INSTRUCTIONS TO FOLLOW »
Pick out the lines below that contain the string "logic" and copy them all.

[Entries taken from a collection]
### src/rtl/lr_check_sequencer_if.sv
// lr_check_sequencer_if: paired left/right disparity input streams and the checked output stream.
interface lr_check_sequencer_if #(
  parameter int DISP_WIDTH = 8
) ();
  logic [DISP_WIDTH:0] l_data;
  logic [DISP_WIDTH:0] r_data;
  logic [DISP_WIDTH:0] out_data;
  logic l_valid;
  logic r_valid;
  logic in_ready;
  logic out_valid;
  logic out_ready;
  modport master (
    output l_data, l_valid, r_data, r_valid, out_ready,
    input  in_ready, out_data, out_valid
  );
  modport slave (
    input  l_data, l_valid, r_data, r_valid, out_ready,
    output in_ready, out_data, out_valid
  );
endinterface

TASK RESPONSE »
  logic [DISP_WIDTH:0] l_data;
  logic [DISP_WIDTH:0] r_data;
  logic [DISP_WIDTH:0] out_data;
  logic l_valid;
  logic r_valid;
  logic in_ready;
  logic out_valid;
  logic out_ready;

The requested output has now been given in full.